▶ **WHAT TO WORK ON**: Each line of the records that includes "stage" should be found and copied.

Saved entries
——————————
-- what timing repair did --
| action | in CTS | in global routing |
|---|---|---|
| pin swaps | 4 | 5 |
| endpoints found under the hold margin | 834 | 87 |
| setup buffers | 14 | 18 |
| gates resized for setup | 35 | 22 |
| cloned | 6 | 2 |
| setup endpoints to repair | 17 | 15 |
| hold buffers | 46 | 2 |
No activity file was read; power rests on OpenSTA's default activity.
<file path="src/cpu_pkg.sv">
package cpu_pkg;

	localparam int DATA_W  = 16;
	localparam int REG_AW  = 4;
	localparam int IMEM_AW = 8;
	localparam int DMEM_AW = 8;

	// opcode sits in the top nibble of every instruction
	localparam logic [3:0] OP_ADD    = 4'b0000;
	localparam logic [3:0] OP_SUB    = 4'b0001;
	localparam logic [3:0] OP_RED    = 4'b0010;
	localparam logic [3:0] OP_XOR    = 4'b0011;
	localparam logic [3:0] OP_SLL    = 4'b0100;
	localparam logic [3:0] OP_SRA    = 4'b0101;
	localparam logic [3:0] OP_ROR    = 4'b0110;
	localparam logic [3:0] OP_PADDSB = 4'b0111;
	localparam logic [3:0] OP_LW     = 4'b1000;
	localparam logic [3:0] OP_SW     = 4'b1001;
	localparam logic [3:0] OP_LHB    = 4'b1010;
	localparam logic [3:0] OP_LLB    = 4'b1011;
	localparam logic [3:0] OP_B      = 4'b1100;
	localparam logic [3:0] OP_BR     = 4'b1101;
	localparam logic [3:0] OP_PCS    = 4'b1110;
	localparam logic [3:0] OP_HLT    = 4'b1111;

	localparam logic [2:0] CC_NE = 3'b000;
	localparam logic [2:0] CC_EQ = 3'b001;
	localparam logic [2:0] CC_GT = 3'b010;
	localparam logic [2:0] CC_LT = 3'b011;
	localparam logic [2:0] CC_GE = 3'b100;
	localparam logic [2:0] CC_LE = 3'b101;
	localparam logic [2:0] CC_OV = 3'b110;
	localparam logic [2:0] CC_UN = 3'b111;

	localparam logic [1:0] FWD_NONE = 2'b00;
	localparam logic [1:0] FWD_WB   = 2'b01;
	localparam logic [1:0] FWD_MEM  = 2'b10;

	localparam int FLAG_Z = 0;
	localparam int FLAG_V = 1;
	localparam int FLAG_N = 2;

	// RED r0,r0,r0 has no effect at all, so it fills IF/ID when it is empty
	localparam logic [DATA_W-1:0] NOP_INSTR = 16'h2000;
	// a real ADD to r0 always carries ccode 000, so this marks an ID/EX bubble
	localparam logic [2:0] BUBBLE_CC = CC_UN;

	function automatic logic writes_reg(input logic [3:0] op);
		return !(op == OP_SW || op == OP_B || op == OP_BR || op == OP_HLT);
	endfunction

	// LLB and LHB read the old value of rd through the rs port
	function automatic logic [REG_AW-1:0] src_rs(input logic [DATA_W-1:0] instr);
		if (instr[15:12] == OP_LLB || instr[15:12] == OP_LHB) begin
			return instr[11:8];
		end
		return instr[7:4];
	endfunction

	function automatic logic [REG_AW-1:0] src_rt(input logic [DATA_W-1:0] instr);
		if (instr[15:12] == OP_LW || instr[15:12] == OP_SW) begin
			return instr[11:8];
		end
		return instr[3:0];
	endfunction

endpackage

</file>
<file path="src/hazard_unit.sv">
`timescale 1ns/1ns

module hazard_unit (
	input  logic [3:0]                 id_op_i,
	input  logic [cpu_pkg::REG_AW-1:0] id_rd_i,
	input  logic [cpu_pkg::REG_AW-1:0] if_rs_i,
	input  logic [cpu_pkg::REG_AW-1:0] if_rt_i,
	input  logic [cpu_pkg::REG_AW-1:0] ex_rs_i,
	input  logic [cpu_pkg::REG_AW-1:0] ex_rt_i,
	input  logic [3:0]                 mem_op_i,
	input  logic [cpu_pkg::REG_AW-1:0] mem_rd_i,
	input  logic [3:0]                 wb_op_i,
	input  logic [cpu_pkg::REG_AW-1:0] wb_rd_i,
	output logic                       stall_o,
	output logic [1:0]                 fwd_a_o,
	output logic [1:0]                 fwd_b_o
);

	// the younger result in EX/MEM wins over MEM/WB
	function automatic logic [1:0] fwd_sel(input logic [cpu_pkg::REG_AW-1:0] src);
		if (src != '0 && cpu_pkg::writes_reg(mem_op_i) && mem_rd_i == src) begin
			return cpu_pkg::FWD_MEM;
		end
		if (src != '0 && cpu_pkg::writes_reg(wb_op_i) && wb_rd_i == src) begin
			return cpu_pkg::FWD_WB;
		end
		return cpu_pkg::FWD_NONE;
	endfunction

	always_comb begin
		fwd_a_o = fwd_sel(ex_rs_i);
		fwd_b_o = fwd_sel(ex_rt_i);
	end

	// load data is only ready in MEM/WB, so a direct consumer waits one cycle
	assign stall_o = id_op_i == cpu_pkg::OP_LW && id_rd_i != '0 &&
		(id_rd_i == if_rs_i || id_rd_i == if_rt_i);

	// EX/MEM of a load still holds its address, so the stall must keep consumers away
	always_comb begin
		assert final (!((fwd_a_o == cpu_pkg::FWD_MEM || fwd_b_o == cpu_pkg::FWD_MEM) &&
			mem_op_i == cpu_pkg::OP_LW))
			else $error("operand forwarded from a load still in EX/MEM");
	end

endmodule

</file>
`src/dcache_macros.svh`:
```
// Data cache geometry macros
// Block size, set count and the split of the 30-bit word address

`ifndef DCACHE_MACROS_SVH
`define DCACHE_MACROS_SVH

// Words per block, also the length of every bus burst
`define DCACHE_BLOCK_WORDS 4

// Number of sets in each way
`define DCACHE_SETS 2

// Word offset within a block
`define DCACHE_OFFSET_BITS ($clog2(`DCACHE_BLOCK_WORDS))

// Set index
`define DCACHE_INDEX_BITS ($clog2(`DCACHE_SETS))

// Tag takes whatever is left of the word address
`define DCACHE_TAG_BITS (30 - `DCACHE_OFFSET_BITS - `DCACHE_INDEX_BITS)

`endif

```
`src/dcache_pkg.sv`:
```
// Data cache shared types
// Address views and the miss FSM state encoding

`include "dcache_macros.svh"

package dcache_pkg;

    // Address split into cache fields, MSB first
    typedef struct packed {
        logic [`DCACHE_TAG_BITS-1:0]    tag;
        logic [`DCACHE_INDEX_BITS-1:0]  setIndex;
        logic [`DCACHE_OFFSET_BITS-1:0] wordOffset;
        logic [1:0]                     byteOffset;
    } dcacheAddrFields_t;

    // Same 32 bits seen as a raw word or as cache fields
    typedef union packed {
        logic [31:0]       raw;
        dcacheAddrFields_t fields;
    } dcacheAddr_t;

    // Miss handling states
    typedef enum logic [1:0] {
        Idle,
        WriteBack,
        Fill
    } cacheState_t;

endpackage

```
`src/dcache.sv`:
```
// Two-way set-associative write-back data cache
// Byte merge, way read select and bus address forming around the storage and FSM

`include "dcache_macros.svh"

module dcache
    import dcache_pkg::*;
(
    input  logic        clk,
    input  logic        rst,
    input  logic        MemWriteM,
    input  logic        MemtoRegM,
    input  logic [31:0] VirtA,
    input  logic [31:0] WD,
    input  logic [3:0]  ByteMaskM,
    input  logic [31:0] HRData,
    input  logic        BusReady,
    output logic [31:0] RD,
    output logic        Stall,
    output logic        HRequestM,
    output logic        HWriteM,
    output logic [31:0] HAddr,
    output logic [31:0] HWData
);

    dcacheAddr_t addr;
    dcacheAddr_t busAddr;

    // Way memory lookup
    logic                        way0Valid;
    logic                        way1Valid;
    logic                        way0Dirty;
    logic                        way1Dirty;
    logic [`DCACHE_TAG_BITS-1:0] way0Tag;
    logic [`DCACHE_TAG_BITS-1:0] way1Tag;
    logic [31:0]                 way0Word;
    logic [31:0]                 way1Word;
    logic                        lruBit;

    // Controller strobes
    logic                           waySel;
    logic                           way0En;
    logic                           way1En;
    logic                           dataWe;
    logic                           tagWe;
    logic                           validIn;
    logic                           dirtyIn;
    logic                           useVictimTag;
    logic [`DCACHE_OFFSET_BITS-1:0] busWordOffset;
    logic                           useBusData;
    logic                           lruWe;
    logic                           lruIn;

    logic [31:0]                 selWord;
    logic [31:0]                 mergedWord;
    logic [31:0]                 wordIn;
    logic [`DCACHE_TAG_BITS-1:0] victimTag;

    // No TLB, virtual address used as physical
    assign addr.raw = VirtA;

    // Word of the selected way feeds loads and writeback data
    assign selWord = waySel ? way1Word : way0Word;
    assign RD      = selWord;
    assign HWData  = selWord;

    // Store bytes over the cached word
    always_comb begin
        for (int b = 0; b < 4; b++) begin
            mergedWord[b*8 +: 8] = ByteMaskM[b] ? WD[b*8 +: 8] : selWord[b*8 +: 8];
        end
    end

    assign wordIn = useBusData ? HRData : mergedWord;

    // Bus address, victim tag only during writeback
    assign victimTag                  = waySel ? way1Tag : way0Tag;
    assign busAddr.fields.tag         = useVictimTag ? victimTag : addr.fields.tag;
    assign busAddr.fields.setIndex    = addr.fields.setIndex;
    assign busAddr.fields.wordOffset  = busWordOffset;
    assign busAddr.fields.byteOffset  = 2'b00;
    assign HAddr                      = busAddr.raw;

    dcache_way_memory wayMem (
        .clk        (clk),
        .rst        (rst),
        .setIndex   (addr.fields.setIndex),
        .wordOffset (busWordOffset),
        .way0En     (way0En),
        .way1En     (way1En),
        .dataWe     (dataWe),
        .tagWe      (tagWe),
        .validIn    (validIn),
        .dirtyIn    (dirtyIn),
        .tagIn      (addr.fields.tag),
        .wordIn     (wordIn),
        .lruWe      (lruWe),
        .lruIn      (lruIn),
        .way0Valid  (way0Valid),
        .way1Valid  (way1Valid),
        .way0Dirty  (way0Dirty),
        .way1Dirty  (way1Dirty),
        .way0Tag    (way0Tag),
        .way1Tag    (way1Tag),
        .way0Word   (way0Word),
        .way1Word   (way1Word),
        .lruBit     (lruBit)
    );

    dcache_controller ctrl (
        .clk           (clk),
        .rst           (rst),
        .MemWriteM     (MemWriteM),
        .MemtoRegM     (MemtoRegM),
        .BusReady      (BusReady),
        .addr          (addr),
        .way0Valid     (way0Valid),
        .way1Valid     (way1Valid),
        .way0Dirty     (way0Dirty),
        .way1Dirty     (way1Dirty),
        .way0Tag       (way0Tag),
        .way1Tag       (way1Tag),
        .lruBit        (lruBit),
        .Stall         (Stall),
        .HRequestM     (HRequestM),
        .HWriteM       (HWriteM),
        .waySel        (waySel),
        .way0En        (way0En),
        .way1En        (way1En),
        .dataWe        (dataWe),
        .tagWe         (tagWe),
        .validIn       (validIn),
        .dirtyIn       (dirtyIn),
        .useVictimTag  (useVictimTag),
        .busWordOffset (busWordOffset),
        .useBusData    (useBusData),
        .lruWe         (lruWe),
        .lruIn         (lruIn)
    );

endmodule

```
`src/dcache_controller.sv`:
```
// Data cache controller
// Hit detection, victim choice and the writeback/fill burst FSM

`include "dcache_macros.svh"

module dcache_controller
    import dcache_pkg::*;
(
    input  logic                           clk,
    input  logic                           rst,
    input  logic                           MemWriteM,
    input  logic                           MemtoRegM,
    input  logic                           BusReady,
    input  dcacheAddr_t                    addr,
    input  logic                           way0Valid,
    input  logic                           way1Valid,
    input  logic                           way0Dirty,
    input  logic                           way1Dirty,
    input  logic [`DCACHE_TAG_BITS-1:0]    way0Tag,
    input  logic [`DCACHE_TAG_BITS-1:0]    way1Tag,
    input  logic                           lruBit,
    output logic                           Stall,
    output logic                           HRequestM,
    output logic                           HWriteM,
    output logic                           waySel,
    output logic                           way0En,
    output logic                           way1En,
    output logic                           dataWe,
    output logic                           tagWe,
    output logic                           validIn,
    output logic                           dirtyIn,
    output logic                           useVictimTag,
    output logic [`DCACHE_OFFSET_BITS-1:0] busWordOffset,
    output logic                           useBusData,
    output logic                           lruWe,
    output logic                           lruIn
);

    cacheState_t state;
    cacheState_t stateNext;

    logic [`DCACHE_OFFSET_BITS-1:0] wordCount;
    logic                           lastWord;

    logic request;
    logic hit0;
    logic hit1;
    logic hit;
    logic victimWay;
    logic victimDirty;
    logic victimQ;

    assign request = MemWriteM | MemtoRegM;

    // Tag compare on both ways
    assign hit0 = way0Valid && (way0Tag == addr.fields.tag);
    assign hit1 = way1Valid && (way1Tag == addr.fields.tag);
    assign hit  = hit0 | hit1;

    // Invalid way first, otherwise the LRU way
    always_comb begin
        if (!way0Valid) begin
            victimWay = 1'b0;
        end else if (!way1Valid) begin
            victimWay = 1'b1;
        end else begin
            victimWay = lruBit;
        end
    end

    assign victimDirty = victimWay ? way1Dirty : way0Dirty;

    // Victim held for the whole miss sequence
    always_ff @(posedge clk) begin
        if (state == Idle) begin
            victimQ <= victimWay;
        end
    end

    // Block size is a power of two, so the last word is all ones
    assign lastWord = &wordCount;

    always_ff @(posedge clk) begin
        if (rst) begin
            state     <= Idle;
            wordCount <= '0;
        end else begin
            state <= stateNext;
            if (state == Idle) begin
                wordCount <= '0;
            end else if (BusReady) begin
                // Wraps to zero between writeback and fill
                wordCount <= wordCount + 1'b1;
            end
        end
    end

    always_comb begin
        stateNext = state;
        case (state)
            Idle: begin
                if (request && !hit) begin
                    stateNext = victimDirty ? WriteBack : Fill;
                end
            end
            WriteBack: begin
                if (BusReady && lastWord) begin
                    stateNext = Fill;
                end
            end
            Fill: begin
                if (BusReady && lastWord) begin
                    stateNext = Idle;
                end
            end
            default: stateNext = Idle;
        endcase
    end

    // Array write strobes
    always_comb begin
        dataWe  = 1'b0;
        tagWe   = 1'b0;
        validIn = 1'b0;
        dirtyIn = 1'b0;
        lruWe   = 1'b0;
        case (state)
            Idle: begin
                if (request && hit) begin
                    lruWe = 1'b1;
                    if (MemWriteM) begin
                        dataWe  = 1'b1;
                        tagWe   = 1'b1;
                        validIn = 1'b1;
                        dirtyIn = 1'b1;
                    end
                end
            end
            Fill: begin
                if (BusReady) begin
                    dataWe  = 1'b1;
                    // Tag goes in with the last word, block clean
                    tagWe   = lastWord;
                    validIn = lastWord;
                end
            end
            default: ;
        endcase
    end

    // Hit way while idle, victim during bursts
    assign waySel = (state == Idle) ? (hit ? hit1 : victimWay) : victimQ;
    assign way0En = ~waySel;
    assign way1En = waySel;

    // LRU names the way that was not just used
    assign lruIn = ~waySel;

    assign busWordOffset = (state == Idle) ? addr.fields.wordOffset : wordCount;
    assign useVictimTag  = (state == WriteBack);
    assign useBusData    = (state == Fill);

    // Bus levels come straight from the state
    assign HRequestM = (state != Idle);
    assign HWriteM   = (state == WriteBack);

    assign Stall = request && !((state == Idle) && hit);

endmodule

```
`src/dcache_way_memory.sv`:
```
// Two-way storage for the data cache
// Block data, tags, valid and dirty bits per way, plus one LRU bit per set

`include "dcache_macros.svh"

module dcache_way_memory (
    input  logic                           clk,
    input  logic                           rst,
    input  logic [`DCACHE_INDEX_BITS-1:0]  setIndex,
    input  logic [`DCACHE_OFFSET_BITS-1:0] wordOffset,
    input  logic                           way0En,
    input  logic                           way1En,
    input  logic                           dataWe,
    input  logic                           tagWe,
    input  logic                           validIn,
    input  logic                           dirtyIn,
    input  logic [`DCACHE_TAG_BITS-1:0]    tagIn,
    input  logic [31:0]                    wordIn,
    input  logic                           lruWe,
    input  logic                           lruIn,
    output logic                           way0Valid,
    output logic                           way1Valid,
    output logic                           way0Dirty,
    output logic                           way1Dirty,
    output logic [`DCACHE_TAG_BITS-1:0]    way0Tag,
    output logic [`DCACHE_TAG_BITS-1:0]    way1Tag,
    output logic [31:0]                    way0Word,
    output logic [31:0]                    way1Word,
    output logic                           lruBit
);

    // Block data, one word per entry
    logic [31:0] dataMem [2][`DCACHE_SETS][`DCACHE_BLOCK_WORDS];

    // Per-set tags for each way
    logic [`DCACHE_TAG_BITS-1:0] tagMem [2][`DCACHE_SETS];

    // Status bits, one vector per way
    logic [`DCACHE_SETS-1:0] validMem [2];
    logic [`DCACHE_SETS-1:0] dirtyMem [2];

    // Way to evict next in each set
    logic [`DCACHE_SETS-1:0] lruMem;

    logic [1:0] wayEn;

    assign wayEn = {way1En, way0En};

    // Data and tag storage
    always_ff @(posedge clk) begin
        for (int w = 0; w < 2; w++) begin
            if (wayEn[w] && dataWe) begin
                dataMem[w][setIndex][wordOffset] <= wordIn;
            end
            if (wayEn[w] && tagWe) begin
                tagMem[w][setIndex] <= tagIn;
            end
        end
    end

    // Valid and dirty are written together with the tag
    always_ff @(posedge clk) begin
        if (rst) begin
            for (int w = 0; w < 2; w++) begin
                validMem[w] <= '0;
                dirtyMem[w] <= '0;
            end
        end else begin
            for (int w = 0; w < 2; w++) begin
                if (wayEn[w] && tagWe) begin
                    validMem[w][setIndex] <= validIn;
                    dirtyMem[w][setIndex] <= dirtyIn;
                end
            end
        end
    end

    // Replacement state
    always_ff @(posedge clk) begin
        if (rst) begin
            lruMem <= '0;
        end else if (lruWe) begin
            lruMem[setIndex] <= lruIn;
        end
    end

    // Combinational lookup of the addressed set
    assign way0Valid = validMem[0][setIndex];
    assign way1Valid = validMem[1][setIndex];
    assign way0Dirty = dirtyMem[0][setIndex];
    assign way1Dirty = dirtyMem[1][setIndex];
    assign way0Tag   = tagMem[0][setIndex];
    assign way1Tag   = tagMem[1][setIndex];

    // Addressed word of each way
    assign way0Word = dataMem[0][setIndex][wordOffset];
    assign way1Word = dataMem[1][setIndex][wordOffset];

    assign lruBit = lruMem[setIndex];

endmodule

```
`config.mk`:
```
export PLATFORM = sky130hd
export DESIGN_NAME = dcache
export DESIGN_NICKNAME = d
export VERILOG_FILES = /design/src/dcache_pkg.sv /design/src/dcache.sv /design/src/dcache_controller.sv /design/src/dcache_way_memory.sv
export VERILOG_INCLUDE_DIRS = /design/src /design/src/src
export SDC_FILE = /design/constraint.sdc
export NUM_CORES = 1
export LEC_CHECK = 0
export ABC_CLOCK_PERIOD_IN_PS = 6200
export BUFFER_PORTS_ARGS = -buffer_cell sky130_fd_sc_hd__buf_2
export CAP_MARGIN = 25
export CORE_AREA = 2 2 244 246
export CTS_BUF_LIST = sky130_fd_sc_hd__clkbuf_4 sky130_fd_sc_hd__clkbuf_8 sky130_fd_sc_hd__clkbuf_16
export CTS_CLUSTER_SIZE = 8
export DETAILED_ROUTE_END_ITERATION = 8
export DIE_AREA = 0 0 246 248
export PLACE_DENSITY_LB_ADDON = 0.3
export SLEW_MARGIN = 5
export SYNTH_ARGS = -nofsm -noshare
export SYNTH_HDL_FRONTEND = slang
export SYNTH_SLANG_ARGS = --single-unit
```
`constraint.sdc`:
```
create_clock -name clk -period 6.2 [get_ports clk]
set_input_delay 0.31 -clock clk [delete_from_list [all_inputs] [get_ports clk]]
set_output_delay 0.31 -clock clk [all_outputs]
set_load 0.02 [all_outputs]
```
==> results of run 1 <==
==> cell usage after synthesis, types with 12 or more instances <==
| master | count | share of area, % |
|---|---|---|
| nor4_1 | 21 | 0.50 |
| clkbuf_1 | 64 | 0.92 |
| xnor2_1 | 54 | 1.8 |
| a31o_2 | 14 | 0.47 |
| nand2_1 | 140 | 2.0 |
| buf_4 | 38 | 1.1 |
| a222oi_1 | 28 | 1.1 |
| and3_1 | 13 | 0.31 |
| and4_1 | 19 | 0.64 |
| a21o_1 | 28 | 0.80 |
| edfxtp_1 | 629 | 72 |
| nor2_1 | 56 | 0.80 |
| a21oi_1 | 21 | 0.40 |
| mux2i_1 | 103 | 3.9 |
| a31oi_1 | 18 | 0.43 |
| o21ai_0 | 41 | 0.79 |
| a221oi_1 | 30 | 1.0 |
| buf_1 | 13 | 0.19 |
| a22oi_1 | 155 | 4.5 |
| buf_2 | 12 | 0.23 |
| a22o_1 | 18 | 0.60 |
==> sequential cells by signal, indices dropped and copies added (netlist names) <==
register / cells
ctrl.state: 2
ctrl.wordCount: 2
wayMem.validMem: 4
wayMem.dirtyMem: 4
wayMem.lruMem: 2
ctrl.victimQ: 1
wayMem.tagMem: 108
wayMem.dataMem: 512
==> layout make-up <==
type	instances	area (µm²)	area share (%)
well taps	773	967	3.14
clock buffers	98	2330	7.56
repair buffers	285	1780	5.79
multi-input cells	895	6540	21.2
flip-flops and latches	635	19000	61.7
diodes	1	2.50	0.00812
inverters	13	48.8	0.158
clock inverters	7	128	0.414
==> kinds of logic after synthesis <==
family	synth area share, %
AOI/OAI and AO/OA	11.8
xor gates and xnor gates	1.91
adders and majority gates	0.0479
buffers and inverters	3.00
DFF	72.8
muxes	4.91
other	0.0144
and+or+nand+nor	5.54
==> power groups by stage <==
stage	clock network, mW	logic, mW	registers [mW]
final	4.33	2.30	5.16
after global routing	4.55	2.47	5.16
after CTS	4.39	2.30	5.15
after detailed placement	0	2.28	5.23
after global placement	0	2.24	5.23
after floorplan	0	1.56	5.21
==> layer usage <==
layer | share of wire [%] | routed length (µm)
met1 | 40 | 29700
met2 | 48 | 35300
met3 | 8.7 | 6370
met4 | 2.9 | 2100
met5 | 0 | 0
==> worst paths after layout <==
| check | start | end | cells after the start |
|---|---|---|---|
| worst max-delay path | ctrl.state[1] | RD[7] | 11 |
| worst min-delay path | VirtA[25] | wayMem.tagMem[0][20] | 1 |
| worst max register to register | ctrl.state[1] | wayMem.dataMem[0][245] | 10 |
| worst min register to register | wayMem.lruMem[0] | wayMem.lruMem[0] | 2 |
==> through the flow <==
step	total power, mW	std cells	util [%]	instance area [µm²]	hold WS [ns]
final	11.8	2707	52.7	30800	0.0294
after global routing	12.2	2706	52.7	30800	0.0244
after CTS	11.8	2706	52.7	30800	0.00504
after detailed placement	7.51	2573	48.0	28100	0.488
after global placement	7.47	2572	48.0	28100	0.480
after floorplan	6.77	1679	-	26100	0.409
==> cell usage in the layout (no fill, tap or decap), types with 11 or more instances in the layout <==
cell type | netlist | routed
a21o_1 | 28 | 28
a21oi_1 | 21 | 21
a221oi_1 | 30 | 30
a222oi_1 | 28 | 28
a22o_1 | 18 | 18
a22oi_1 | 155 | 155
a31o_2 | 14 | 14
a31oi_1 | 18 | 18
and3_1 | 13 | 13
and4_1 | 19 | 19
buf_2 | 12 | 198
buf_4 | 38 | 52
clkbuf_16 | 0 | 91
dlygate4sd3_1 | 0 | 28
edfxtp_1 | 629 | 629
mux2_2 | 11 | 11
mux2i_1 | 103 | 103
nand2_1 | 140 | 140
nand4_1 | 11 | 11
nor2_1 | 56 | 39
nor2_4 | 0 | 16
nor4_1 | 21 | 21
o21ai_0 | 41 | 40
xnor2_1 | 54 | 54
==> timing repair <==
action,4_1_cts,5_1_grt
hold buffers,28,0
endpoints found under the setup margin,0,0
hold endpoints to repair,108,0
——————————
▶ **TASK RESPONSE**:
==> power groups by stage <==
stage	clock network, mW	logic, mW	registers [mW]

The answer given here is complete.